# Technical Data Extraction: Model Representation and Control Analysis
This document provides a comprehensive extraction of data and trends from the provided 4x3 grid of line charts. The image analyzes model performance and control effects across four datasets (Moral, True-false, Sycophancy, Happy-sad) and three experimental conditions (Report, Explicit, Implicit).
---
## 1. Image Structure and Global Labels
The image is organized into a grid with the following headers:
* **Column Headers (Datasets):** Moral, True-false, Sycophancy, Happy-sad.
* **Row Headers (Conditions):** Report, Explicit, Implicit.
---
## 2. Row 1: Report (Cross-entropy vs. # Examples)
This row contains four line charts measuring model performance.
### Common Axis and Legend Information
* **Y-axis:** Cross-entropy (Scale: 0.4 to 1.2, except Sycophancy/Happy-sad which start at 0.0).
* **X-axis:** # Examples (Scale: 0 to 600).
* **Legend (Top Right of each plot):**
* **LR (Red):** Linear Regression baseline.
* **PC1 (Yellow-Green):** Principal Component 1.
* **PC2 (Light Green):** Principal Component 2.
* **PC4 (Medium Green):** Principal Component 4.
* **PC8 (Teal):** Principal Component 8.
* **PC32 (Blue-Grey):** Principal Component 32.
* **PC128 (Dark Blue):** Principal Component 128.
* **PC512 (Purple):** Principal Component 512.
### Data Trends and Observations
* **General Trend:** In all four datasets, cross-entropy decreases rapidly as the number of examples increases from 0 to 100, then plateaus.
* **Performance Hierarchy:** The **LR (Red)** line consistently achieves the lowest cross-entropy (best performance), followed by lower-order PCs.
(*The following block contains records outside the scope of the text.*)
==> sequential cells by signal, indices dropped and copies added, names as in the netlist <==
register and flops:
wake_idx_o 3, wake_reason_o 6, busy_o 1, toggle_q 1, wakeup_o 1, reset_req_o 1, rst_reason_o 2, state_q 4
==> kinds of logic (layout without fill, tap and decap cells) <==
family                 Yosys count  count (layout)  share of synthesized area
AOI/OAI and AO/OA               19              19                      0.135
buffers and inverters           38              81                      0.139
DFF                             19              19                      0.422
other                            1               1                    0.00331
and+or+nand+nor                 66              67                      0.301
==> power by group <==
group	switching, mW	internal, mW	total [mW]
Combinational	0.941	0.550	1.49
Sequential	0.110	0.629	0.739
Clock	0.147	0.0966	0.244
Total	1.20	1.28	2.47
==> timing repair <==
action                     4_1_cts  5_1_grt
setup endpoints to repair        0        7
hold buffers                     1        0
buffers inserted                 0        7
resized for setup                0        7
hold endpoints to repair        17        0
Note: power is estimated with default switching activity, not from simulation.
[src/rtl/native_bus_arbiter.sv]
// native_bus_arbiter: merges the core's instruction-side (i_) and data-side (d_)
// native valid/ready buses onto one shared native memory port.
//   - Read-address and write channels are arbitrated independently.
//   - An owner FIFO (0=i, 1=d) steers in-order read data back to its requester.
//   - proto_err is a sticky flag for read data arriving with no read outstanding.
// Ports:
//   clk, rst (asynchronous, active-low)
//   i_/d_ raddr/rdata : per-master read channels
//   i_/d_ waddr/wdata : per-master write channels
//   mem_*             : shared memory-side channels
//   proto_err         : sticky protocol error
// Build option: define ARB_FIXED_PRIORITY_EN for fixed priority (d over i) on
// both read and write arbitration instead of round-robin.
module native_bus_arbiter #(
  parameter int unsigned bus_width   = 32,
  parameter int unsigned outstanding = 2
) (
  input  logic                 clk,
  input  logic                 rst,
  input  logic                 i_raddr_valid,
  input  logic [bus_width-1:0] i_raddr,
  output logic                 i_raddr_ready,
  output logic                 i_rdata_valid,
  output logic [bus_width-1:0] i_rdata,
  input  logic                 i_rdata_ready,
  input  logic                 i_waddr_valid,
  input  logic [bus_width-1:0] i_waddr,
  output logic                 i_waddr_ready,
  input  logic                 i_wdata_valid,
  input  logic [bus_width-1:0] i_wdata,
  output logic                 i_wdata_ready,
  input  logic                 d_raddr_valid,
  input  logic [bus_width-1:0] d_raddr,
  output logic                 d_raddr_ready,
  output logic                 d_rdata_valid,
  output logic [bus_width-1:0] d_rdata,
  input  logic                 d_rdata_ready,
  input  logic                 d_waddr_valid,
  input  logic [bus_width-1:0] d_waddr,
  output logic                 d_waddr_ready,
  input  logic                 d_wdata_valid,
  input  logic [bus_width-1:0] d_wdata,
  output logic                 d_wdata_ready,
  output logic                 mem_raddr_valid,
  output logic [bus_width-1:0] mem_raddr,
  input  logic                 mem_raddr_ready,
  input  logic                 mem_rdata_valid,
  input  logic [bus_width-1:0] mem_rdata,
  output logic                 mem_rdata_ready,
  output logic                 mem_waddr_valid,
  output logic [bus_width-1:0] mem_waddr,
  input  logic                 mem_waddr_ready,
  output logic                 mem_wdata_valid,
  output logic [bus_width-1:0] mem_wdata,
  input  logic                 mem_wdata_ready,
  output logic                 proto_err
);

  localparam int unsigned PTR_W = (outstanding > 1) ? $clog2(outstanding) : 1;
  localparam int unsigned CNT_W = $clog2(outstanding + 1);

  localparam logic [0:0] W_IDLE = 1'b0;
  localparam logic [0:0] W_BUSY = 1'b1;

  function automatic logic [PTR_W-1:0] ptr_inc(input logic [PTR_W-1:0] p);
    return (p == PTR_W'(outstanding - 1)) ? '0 : p + PTR_W'(1);
  endfunction

  // Owner FIFO and read-address lock state
  logic [outstanding-1:0] owner_q;
  logic [PTR_W-1:0]       wr_ptr_q, rd_ptr_q;
  logic [CNT_W-1:0]       count_q;
  logic                   r_lock_q, r_lock_id_q;

  // Write FSM state
  logic [0:0] w_state_q, w_state_d;
  logic       w_owner_q, w_owner_d;
  logic       aw_done_q, aw_done_d;
  logic       wd_done_q, wd_done_d;
  logic       w_take;

  logic fifo_full, fifo_empty, head;
  logic r_pick, r_gnt_id, r_sel_valid, r_hs, pop;
  logic w_req_i, w_req_d, w_pick;

  assign fifo_full  = (count_q == CNT_W'(outstanding));
  assign fifo_empty = (count_q == '0);
  assign head       = owner_q[rd_ptr_q];
  assign w_req_i    = i_waddr_valid | i_wdata_valid;
  assign w_req_d    = d_waddr_valid | d_wdata_valid;

`ifdef ARB_FIXED_PRIORITY_EN
  assign r_pick = d_raddr_valid;
  assign w_pick = w_req_d;
`else
  // Round-robin preference (1 = d favoured); the last winner loses ties
  logic r_pref_q, w_pref_q;

  assign r_pick = (i_raddr_valid && d_raddr_valid) ? r_pref_q : d_raddr_valid;
  assign w_pick = (w_req_i && w_req_d) ? w_pref_q : w_req_d;

  always_ff @(posedge clk or negedge rst) begin
    if (!rst) begin
      r_pref_q <= 1'b1;
      w_pref_q <= 1'b1;
    end else begin
      if (r_hs)   r_pref_q <= ~r_gnt_id;
      if (w_take) w_pref_q <= ~w_pick;
    end
  end
`endif

  // Read address: a stalled request keeps its grant so the address stays stable
  assign r_gnt_id        = r_lock_q ? r_lock_id_q : r_pick;
  assign r_sel_valid     = r_gnt_id ? d_raddr_valid : i_raddr_valid;
  assign mem_raddr_valid = rst && !fifo_full && r_sel_valid;
  assign mem_raddr       = r_gnt_id ? d_raddr : i_raddr;
  assign i_raddr_ready   = mem_raddr_valid && !r_gnt_id && mem_raddr_ready;
  assign d_raddr_ready   = mem_raddr_valid &&  r_gnt_id && mem_raddr_ready;
  assign r_hs            = mem_raddr_valid && mem_raddr_ready;

  // Read data: FIFO head picks the destination; stray data is sunk when empty
  assign i_rdata_valid   = rst && !fifo_empty && !head && mem_rdata_valid;
  assign d_rdata_valid   = rst && !fifo_empty &&  head && mem_rdata_valid;
  assign i_rdata         = (!fifo_empty && !head) ? mem_rdata : '0;
  assign d_rdata         = (!fifo_empty &&  head) ? mem_rdata : '0;
  assign mem_rdata_ready = rst && (fifo_empty || (head ? d_rdata_ready : i_rdata_ready));
  assign pop             = mem_rdata_valid && mem_rdata_ready && !fifo_empty;

  // Owner FIFO, read lock and sticky error flag
  always_ff @(posedge clk or negedge rst) begin
    if (!rst) begin
      owner_q     <= '0;
      wr_ptr_q    <= '0;
      rd_ptr_q    <= '0;
      count_q     <= '0;
      r_lock_q    <= 1'b0;
      r_lock_id_q <= 1'b0;
      proto_err   <= 1'b0;
    end else begin
      if (r_hs) begin
        owner_q[wr_ptr_q] <= r_gnt_id;
        wr_ptr_q          <= ptr_inc(wr_ptr_q);
      end
      if (pop) rd_ptr_q <= ptr_inc(rd_ptr_q);
      case ({r_hs, pop})
        2'b10:   count_q <= count_q + CNT_W'(1);
        2'b01:   count_q <= count_q - CNT_W'(1);
        default: count_q <= count_q;
      endcase
      r_lock_q    <= mem_raddr_valid && !mem_raddr_ready;
      r_lock_id_q <= r_gnt_id;
      if (mem_rdata_valid && fifo_empty) proto_err <= 1'b1;
    end
  end

  // Write FSM state register
  always_ff @(posedge clk or negedge rst) begin
    if (!rst) begin
      w_state_q <= W_IDLE;
      w_owner_q <= 1'b0;
      aw_done_q <= 1'b0;
      wd_done_q <= 1'b0;
    end else begin
      w_state_q <= w_state_d;
      w_owner_q <= w_owner_d;
      aw_done_q <= aw_done_d;
      wd_done_q <= wd_done_d;
    end
  end

  // Write FSM next state and channel routing; a finished channel is masked off
  always_comb begin
    w_state_d       = w_state_q;
    w_owner_d       = w_owner_q;
    aw_done_d       = aw_done_q;
    wd_done_d       = wd_done_q;
    w_take          = 1'b0;
    mem_waddr_valid = 1'b0;
    mem_wdata_valid = 1'b0;
    mem_waddr       = w_owner_q ? d_waddr : i_waddr;
    mem_wdata       = w_owner_q ? d_wdata : i_wdata;
    i_waddr_ready   = 1'b0;
    i_wdata_ready   = 1'b0;
    d_waddr_ready   = 1'b0;
    d_wdata_ready   = 1'b0;
    case (w_state_q)
      W_IDLE: begin
        if (w_req_i || w_req_d) begin
          w_take    = 1'b1;
          w_owner_d = w_pick;
          w_state_d = W_BUSY;
        end
      end
      W_BUSY: begin
        mem_waddr_valid = !aw_done_q && (w_owner_q ? d_waddr_valid : i_waddr_valid);
        mem_wdata_valid = !wd_done_q && (w_owner_q ? d_wdata_valid : i_wdata_valid);
        i_waddr_ready   = !w_owner_q && mem_waddr_valid && mem_waddr_ready;
        i_wdata_ready   = !w_owner_q && mem_wdata_valid && mem_wdata_ready;
        d_waddr_ready   =  w_owner_q && mem_waddr_valid && mem_waddr_ready;
        d_wdata_ready   =  w_owner_q && mem_wdata_valid && mem_wdata_ready;
        aw_done_d       = aw_done_q || (mem_waddr_valid && mem_waddr_ready);
        wd_done_d       = wd_done_q || (mem_wdata_valid && mem_wdata_ready);
        if (aw_done_d && wd_done_d) begin
          aw_done_d = 1'b0;
          wd_done_d = 1'b0;
          w_state_d = W_IDLE;
        end
      end
      default: w_state_d = W_IDLE;
    endcase
  end

endmodule
## src/rtl/multicycle_control_fsm.sv

```systemverilog
// Multi-cycle RV32I control sequencer.
// Walks each instruction through FETCH/DECODE/EXEC/MEM/WB and drives the
// datapath mux selects, strobes and 4-bit ALU op. It handshakes with a
// variable-latency unified memory, counts retired instructions and halts on
// ECALL when x17==10.
//
// Ports:
//   clk, reset_n          clock (rising edge), async active-low reset
//   opcode/funct3/funct7_5 instruction fields from IR (valid from DECODE)
//   alu_bcond             branch-condition result from the ALU
//   mem_ready             memory completes the current request this cycle
//   ecall_halt            register file reports x17==10
//   alu_select            0 add,1 sub,2 sll,3 xor,4 or,5 and,6 srl,7-10 beq/bne/blt/bge
//   alu_src_a/alu_src_b   operand selects (a: 0=PC,1=rs1; b: 0=rs2,1=imm)
//   mem_req/mem_write     memory request (held until mem_ready) / store
//   i_or_d                memory address select (0=PC, 1=ALUOut)
//   ir_write              latch IR
//   reg_write/wb_sel      register write and source (0 ALUOut,1 MDR,2 PC+4)
//   pc_write/pc_source    PC update and source (0 PC+4,1 ALUOut,2 alu_result)
//   halted/illegal_instr  sticky status flags
//   retired_cnt           retired instruction count (wraps)
//   state_dbg             FETCH 0, DECODE 1, EXEC 2, MEM 3, WB 4, HALT 5
module multicycle_control_fsm #(
    parameter int CNT_W = 32
) (
    input  logic             clk,
    input  logic             reset_n,
    input  logic [6:0]       opcode,
    input  logic [2:0]       funct3,
    input  logic             funct7_5,
    input  logic             alu_bcond,
    input  logic             mem_ready,
    input  logic             ecall_halt,
    output logic [3:0]       alu_select,
    output logic             alu_src_a,
    output logic             alu_src_b,
    output logic             mem_req,
    output logic             mem_write,
    output logic             i_or_d,
    output logic             ir_write,
    output logic             reg_write,
    output logic [1:0]       wb_sel,
    output logic             pc_write,
    output logic [1:0]       pc_source,
    output logic             halted,
    output logic             illegal_instr,
    output logic [CNT_W-1:0] retired_cnt,
    output logic [2:0]       state_dbg
);

    typedef enum logic [2:0] {
        S_FETCH  = 3'd0,
        S_DECODE = 3'd1,
        S_EXEC   = 3'd2,
        S_MEM    = 3'd3,
        S_WB     = 3'd4,
        S_HALT   = 3'd5
    } state_t;

    localparam logic [6:0] OP_R      = 7'b0110011;
    localparam logic [6:0] OP_I      = 7'b0010011;
    localparam logic [6:0] OP_LOAD   = 7'b0000011;
    localparam logic [6:0] OP_STORE  = 7'b0100011;
    localparam logic [6:0] OP_BRANCH = 7'b1100011;
    localparam logic [6:0] OP_JAL    = 7'b1101111;
    localparam logic [6:0] OP_JALR   = 7'b1100111;
    localparam logic [6:0] OP_ECALL  = 7'b1110011;

    state_t state, next_state;
    logic   retire, set_illegal;

    logic is_r, is_i, is_load, is_store, is_br, known_op;
    logic alu_ok, br_ok, bad_instr;
    logic [3:0] alu_op, br_op;

    assign is_r     = (opcode == OP_R);
    assign is_i     = (opcode == OP_I);
    assign is_load  = (opcode == OP_LOAD);
    assign is_store = (opcode == OP_STORE);
    assign is_br    = (opcode == OP_BRANCH);
    assign known_op = is_r || is_i || is_load || is_store || is_br ||
                      (opcode == OP_JAL) || (opcode == OP_JALR) || (opcode == OP_ECALL);

    // Only SRL is supported on 101, so funct7_5=1 there means SRA (unsupported).
    // For R-type, funct7_5=1 is only meaningful as SUB.
    assign alu_ok = !(funct3 == 3'b010 || funct3 == 3'b011) &&
                    !(funct3 == 3'b101 && funct7_5) &&
                    !(is_r && funct7_5 && funct3 != 3'b000 && funct3 != 3'b101);
    assign br_ok  = (funct3 == 3'b000) || (funct3 == 3'b001) ||
                    (funct3 == 3'b100) || (funct3 == 3'b101);
    assign bad_instr = !known_op || ((is_r || is_i) && !alu_ok) || (is_br && !br_ok);

    always_comb begin
        case (funct3)
            3'b000:  alu_op = (is_r && funct7_5) ? 4'd1 : 4'd0;  // addi never subtracts
            3'b001:  alu_op = 4'd2;
            3'b100:  alu_op = 4'd3;
            3'b110:  alu_op = 4'd4;
            3'b111:  alu_op = 4'd5;
            3'b101:  alu_op = 4'd6;
            default: alu_op = 4'd0;
        endcase
        case (funct3)
            3'b001:  br_op = 4'd8;
            3'b100:  br_op = 4'd9;
            3'b101:  br_op = 4'd10;
            default: br_op = 4'd7;
        endcase
    end

    always_comb begin
        next_state  = state;
        retire      = 1'b0;
        set_illegal = 1'b0;
        alu_select  = 4'd0;
        alu_src_a   = 1'b0;
        alu_src_b   = 1'b0;
        mem_req     = 1'b0;
        mem_write   = 1'b0;
        i_or_d      = 1'b0;
        ir_write    = 1'b0;
        reg_write   = 1'b0;
        wb_sel      = 2'd0;
        pc_write    = 1'b0;
        pc_source   = 2'd0;
        case (state)
            S_FETCH: begin
                mem_req  = 1'b1;
                ir_write = mem_ready;
                if (mem_ready) next_state = S_DECODE;
            end
            S_DECODE: begin
                // Speculative PC+imm into ALUOut for branches/JAL.
                alu_src_b = 1'b1;
                if (opcode == OP_ECALL && ecall_halt) begin
                    next_state = S_HALT;
                end else if (opcode == OP_ECALL || bad_instr) begin
                    pc_write    = 1'b1;
                    retire      = 1'b1;
                    set_illegal = bad_instr;
                    next_state  = S_FETCH;
                end else begin
                    next_state = S_EXEC;
                end
            end
            S_EXEC: begin
                alu_src_a  = 1'b1;
                next_state = S_FETCH;
                if (is_r) begin
                    alu_select = alu_op;
                    next_state = S_WB;
                end else if (is_i) begin
                    alu_select = alu_op;
                    alu_src_b  = 1'b1;
                    next_state = S_WB;
                end else if (is_load || is_store) begin
                    alu_src_b  = 1'b1;
                    next_state = S_MEM;
                end else if (is_br) begin
                    alu_select = br_op;
                    pc_write   = 1'b1;
                    pc_source  = alu_bcond ? 2'd1 : 2'd0;
                    retire     = 1'b1;
                end else if (opcode == OP_JAL) begin
                    reg_write = 1'b1;
                    wb_sel    = 2'd2;
                    pc_write  = 1'b1;
                    pc_source = 2'd1;
                    retire    = 1'b1;
                end else begin
                    // JALR: target comes straight off the ALU this cycle.
                    alu_src_b = 1'b1;
                    reg_write = 1'b1;
                    wb_sel    = 2'd2;
                    pc_write  = 1'b1;
                    pc_source = 2'd2;
                    retire    = 1'b1;
                end
            end
            S_MEM: begin
                mem_req   = 1'b1;
                i_or_d    = 1'b1;
                mem_write = is_store;
                if (mem_ready) begin
                    if (is_load) begin
                        next_state = S_WB;
                    end else begin
                        pc_write   = 1'b1;
                        retire     = 1'b1;
                        next_state = S_FETCH;
                    end
                end
            end
            S_WB: begin
                reg_write  = 1'b1;
                wb_sel     = is_load ? 2'd1 : 2'd0;
                pc_write   = 1'b1;
                retire     = 1'b1;
                next_state = S_FETCH;
            end
            default: next_state = S_HALT;
        endcase
        if (!reset_n) begin
            alu_select = 4'd0;
            alu_src_a  = 1'b0;
            alu_src_b  = 1'b0;
            mem_req    = 1'b0;
            mem_write  = 1'b0;
            i_or_d     = 1'b0;
            ir_write   = 1'b0;
            reg_write  = 1'b0;
            wb_sel     = 2'd0;
            pc_write   = 1'b0;
            pc_source  = 2'd0;
        end
    end

    always_ff @(posedge clk or negedge reset_n) begin
        if (!reset_n) begin
            state         <= S_FETCH;
            illegal_instr <= 1'b0;
            retired_cnt   <= '0;
        end else begin
            state <= next_state;
            if (set_illegal) illegal_instr <= 1'b1;
            if (retire) retired_cnt <= retired_cnt + {{(CNT_W-1){1'b0}}, 1'b1};
        end
    end

    // HALT is only left through reset, so the state itself is the sticky flag.
    assign halted    = (state == S_HALT);
    assign state_dbg = state;

endmodule

```

## config.mk

```make
export PLATFORM = sky130hd
export DESIGN_NAME = multicycle_control_fsm
export DESIGN_NICKNAME = d
export VERILOG_FILES = /design/src/rtl/multicycle_control_fsm.sv
export SDC_FILE = /design/constraint.sdc
export NUM_CORES = 1
export LEC_CHECK = 0
export CAP_MARGIN = 20
export CORE_ASPECT_RATIO = 0.75
export CORE_UTILIZATION = 40
export CTS_CLUSTER_DIAMETER = 30
export CTS_CLUSTER_SIZE = 14
export DETAILED_ROUTE_END_ITERATION = 10
export GPL_TIMING_DRIVEN = 0
export PLACE_DENSITY = 0.8
export SYNTH_ARGS = -nofsm -noshare
export SYNTH_HDL_FRONTEND = slang
export SYNTH_SLANG_ARGS = --single-unit
```

## constraint.sdc

```tcl
create_clock -name clk -period 2.1 [get_ports clk]
set_clock_uncertainty 0.15 [all_clocks]
set_input_delay 0.315 -clock clk [delete_from_list [all_inputs] [get_ports clk]]
set_output_delay 0.315 -clock clk [all_outputs]
set_load 0.02 [all_outputs]
```

==> results.json, run 1 <==
{
  "grt_total_ovfl": 0,
  "failed_checks": "negative setup slack",
  "period_needed_ns": 2.22,
  "period_share_pct": 106,
  "final-setup-viol-count": 12,
  "clock_sink_count": 36,
  "cts.reportedPaths.clkPinSlew_ns": 0.08,
  "initialDrtViolationCount": 144,
  "netlist-cell-type-count": 48,
  "ys_ff_latch": 36,
  "irDropWorstVdd_uv": 618,
  "power_report.internal_total_mw": 1.64,
  "syn2layout_area_growth_pct": 63.9,
  "placement_rows": 22,
  "worst_path_largest_cell_delay_ns": 0.41,
  "avgRoutedWirePerCell_um": 16.2,
  "critical_path.endpoint_type": "output pin",
  "place_congestion": 0.818,
  "cp.required_ns": 1.63,
  "predominant_post_synthesis_flop_cell": "sky130_fd_sc_hd__dfrtp_1",
  "nets": 358,
  "start_kind": "flop",
  "run_status": "finished with violations",
  "utilization_pct": 70.6,
  "setup_tns_ns": -0.609,
  "worstSetupPathType": "flop to output pin",
  "die_w_um": 87.5,
  "worst-path-buf-inv": 1,
  "kind_of_cell_with_the_highest_combined_delay_on_the_critical_path": "simple AND/OR/NAND/NOR gates",
  "comb_power_share_pct": 48.0,
  "critical_path.slowest_cell": "sky130_fd_sc_hd__dfrtp_1",
  "first_drt_pass_iteration_count": 4,
  "post-layout-total-power_mw": 2.72,
  "yosys.cell_count.top_type": "sky130_fd_sc_hd__dfrtp_1",
  "chipHeight_um": 66.1,
  "synth_enable_flop_cells": 0,
  "setup_ws_ns": -0.119,
  "p_sw_mw": 1.08,
  "dpl.hpwl_um": 4030,
  "timing.final.max_slew_violations": 0,
  "achievable-frequency_ghz": 0.451,
  "yosys.area.top_type": "sky130_fd_sc_hd__dfrtp_1",
  "maximum_number_of_pins_on_one_net_before_global_route_repair": 37,
  "core_sq_mm": 0.00509,
  "drv.max_cap_violation_count": 0,
  "synthesis.instances": 230,
  "async_reset_ff_share_pct": 100,
  "setup.reg_to_reg.worst_slack_ns": -0.10,
  "number_of_synthesis_warnings": 0,
  "maximum_buffer_depth_of_the_clock_tree": 2,
  "first_global_vias": 2008,
  "clk_root_buffer_cell": "sky130_fd_sc_hd__clkbuf_8",
  "clk_latency_ns": 0.30,
  "wirelength_um": 6720,
  "num-fill-cells": 348,
  "n_antenna_cell": 0,
  "wire_length_of_the_first_global_routing_pass_um": 10000,
  "h-tree-depth": 2,
  "synthesis.nets": 247,
  "io_buffer_count": 65,
  "antenna_violations_before_repair": 0,
  "setup_repair_after_global_routing_missed_its_margin": "true",
  "maxSlewHeadroom_pct": 61.9,
  "grt.total_usage_pct": 23.1,
  "drive_gt1_share_pct": 37.7,
  "via_total_after_detailed_routing": 2209,
  "ys_seq_area_share_pct": 41.0,
  "hold_viol": 0,
  "synth_top_area_share_pct": 41.0,
  "io_pins": 69,
  "hold_path_class": "flop to flop",
  "detail_route.drc_violations": 0,
  "syn_area_sq_mm": 0.00219,
  "synth.top_cells.by_count": "sky130_fd_sc_hd__dfrtp_1, sky130_fd_sc_hd__nand2_1, sky130_fd_sc_hd__nor2_1, sky130_fd_sc_hd__xnor2_1",
  "setup_slack_at_placement_ns": -1.30,
  "cts_tree": "yes",
  "cp_max_fo": 4,
  "powerDensity_mw_per_mm2": 756,
  "crit_chain": "nand2b_4 -> or3_4 -> o221ai_4 -> and2_4 -> buf_6",
  "p_sw_share_pct": 39.7,
  "die-area_sq_mm": 0.00579,
  "initial_core_utilization_pct": 43.1,
  "worst-endpoint-arrival_ns": 1.75,
  "cts_made_buffers": 5,
  "actual_slew_at_the_worst_max_slew_pin_ns": 0.570,
  "cell_types_occupying_the_most_area_after_synthesis": "sky130_fd_sc_hd__dfrtp_1, sky130_fd_sc_hd__xnor2_1, sky130_fd_sc_hd__xor2_1",
  "via_per_inst": 5.34,
  "route.antenna.remaining_nets": 0,
  "power.static_leakage_nw": 1.58,
  "seqPwrFrac_pct": 33.2,
  "avg_synthesized_cell_area_sq_um": 9.54,
  "p_clk_share_pct": 18.8
}
==> path summary, 6_finish.rpt <==
kind / startpoint / endpoint / cells past startpoint
setup / recovery: state_dbg[1] / pc_write / 5
hold / removal: retired_cnt[31] / retired_cnt[31] / 1
setup reg to reg: state_dbg[2] / retired_cnt[27] / 9
hold reg to reg: retired_cnt[31] / retired_cnt[31] / 1
max in group asynchronous: reset_n / retired_cnt[0] / 3
min in group asynchronous: reset_n / retired_cnt[13] / 3
==> per-stage QoR <==
stage	instance area [sq um]	std cells	hold WS (ns)
6_report	3600	414	0.337
5_1_grt	3600	414	0.350
4_1_cts	3370	392	0.337
3_5_place_dp	3010	367	0.323
3_3_place_gp	3020	367	0.307
2_1_floorplan	2270	230	-0.131
==> kinds of logic after synthesis <==
family	count (synthesis)	share of synthesized area, %
buf+inv	15	3.36
simple gates	114	31.8
xor+xnor	31	12.4
fa+ha+maj	1	0.570
compound gates	33	10.8
flops	36	41.0
==> power groups by stage <==
| stage | clock network, mW | logic [mW] | registers [mW] |
|---|---|---|---|
| after detailed placement | 0 | 0.911 | 0.915 |
| final | 0.511 | 1.30 | 0.904 |
| after global routing | 0.538 | 1.39 | 0.919 |
| after floorplan | 0 | 0.473 | 0.987 |
| after global placement | 0 | 0.894 | 0.912 |
| after CTS | 0.508 | 1.19 | 0.897 |
==> final cells by class <==
cell class	instances	area, sq um	area share (%)
plain buffers	6	50.0	1.39
clock inverters	3	18.8	0.522
inverters	7	31.3	0.870
flip-flops and latches	36	910	25.3
clock buffers	5	68.8	1.91
multi-input cells	179	1480	41.1
well taps	72	90.1	2.50
repair buffers	106	948	26.4
==> routing by layer <==
layer,vias up,track usage [%],part of all wire (%)
li1,1046,-,-
met2,84,37.6,47
met4,0,6.15,1.4
met5,-,0,0
met1,1069,31.4,45
met3,10,4.87,6.1
==> worst reg2reg max path, cell delays in order, from the launching register on <==
cell                      delay [ns]
sky130_fd_sc_hd__dfrtp_2        0.46
sky130_fd_sc_hd__buf_6          0.14
sky130_fd_sc_hd__nor3_4         0.18
sky130_fd_sc_hd__a22oi_2        0.10
sky130_fd_sc_hd__buf_4          0.15
sky130_fd_sc_hd__o221a_4        0.26
sky130_fd_sc_hd__buf_12         0.14
sky130_fd_sc_hd__buf_6          0.11
sky130_fd_sc_hd__nor4_4         0.26
sky130_fd_sc_hd__xor2_1         0.17
==> sequential cells by signal (all words and copies together), names as in the netlist <==
register and flops:
illegal_instr 1, state_dbg 3, retired_cnt 32
==> cells in the final DEF, fill, tap and decap left out, drive strengths merged, types with 2 or more instances in the layout <==
master	count
nor3b	2
nor3	7
or3	2
nand2b	4
nor2	22
o31ai	2
nand3	12
nand4	14
and4	2
inv	7
o21ai	5
and3	7
nor4	7
xor2	13
dfrtp	36
o211ai	2
a221oi	2
clkdlybuf4s50	39
and2	2
o221ai	2
buf	64
nand2	26
nor2b	3
xnor2	18
dlygate4sd2	4
a21oi	11
clkbuf	8
clkinv	3
==> what timing repair did <==
| action | 4_1_cts | 5_1_grt |
|---|---|---|
| gates cloned | 1 | 0 |
| setup buffers | 15 | 25 |
| pin swaps | 32 | 34 |
| hold buffers | 2 | 0 |
| gates resized for setup | 106 | 54 |
| setup endpoints to repair | 49 | 38 |
| endpoints found under the hold margin | 36 | 0 |
Note: power is estimated with default switching activity, not from simulation.
==> inputs of run 2 (changes only) <==
Settings changed: ABC_CLOCK_PERIOD_IN_PS set to 2100.
==> results of run 2 <==
Same layout as run 1: the final DEF is identical, and so are final timing and power.
==> inputs of run 3 (changes only) <==
Settings changed: CTS_CLUSTER_SIZE 14 to not set.
==> results of run 3 <==
Same layout as run 1: the final DEF is identical, and so are final timing and power.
As the PC number increases (e.g., PC512), the cross-entropy remains significantly higher, indicating that higher-order components contain less relevant information for the task.
* **Sycophancy/Happy-sad Specifics:** In these tasks, the gap between LR and PC512 is much wider than in the Moral/True-false tasks. For Sycophancy, LR drops nearly to 0.0, while PC512 plateaus around 0.7.
---
## 3. Row 2: Explicit (Control effect (d) vs. Layer)
This row measures the "Control effect (d)" when the task is explicitly prompted.
### Common Axis and Legend Information
* **Y-axis:** Control effect (d).
* **X-axis:** Layer (Scale varies: 1 to 32 for Moral/True-false; 1 to 28 for Sycophancy/Happy-sad).
* **Legend (Top Left):**
* **LR (Red):** Linear Regression.
* **Early PCs (Blue):** Aggregated early principal components.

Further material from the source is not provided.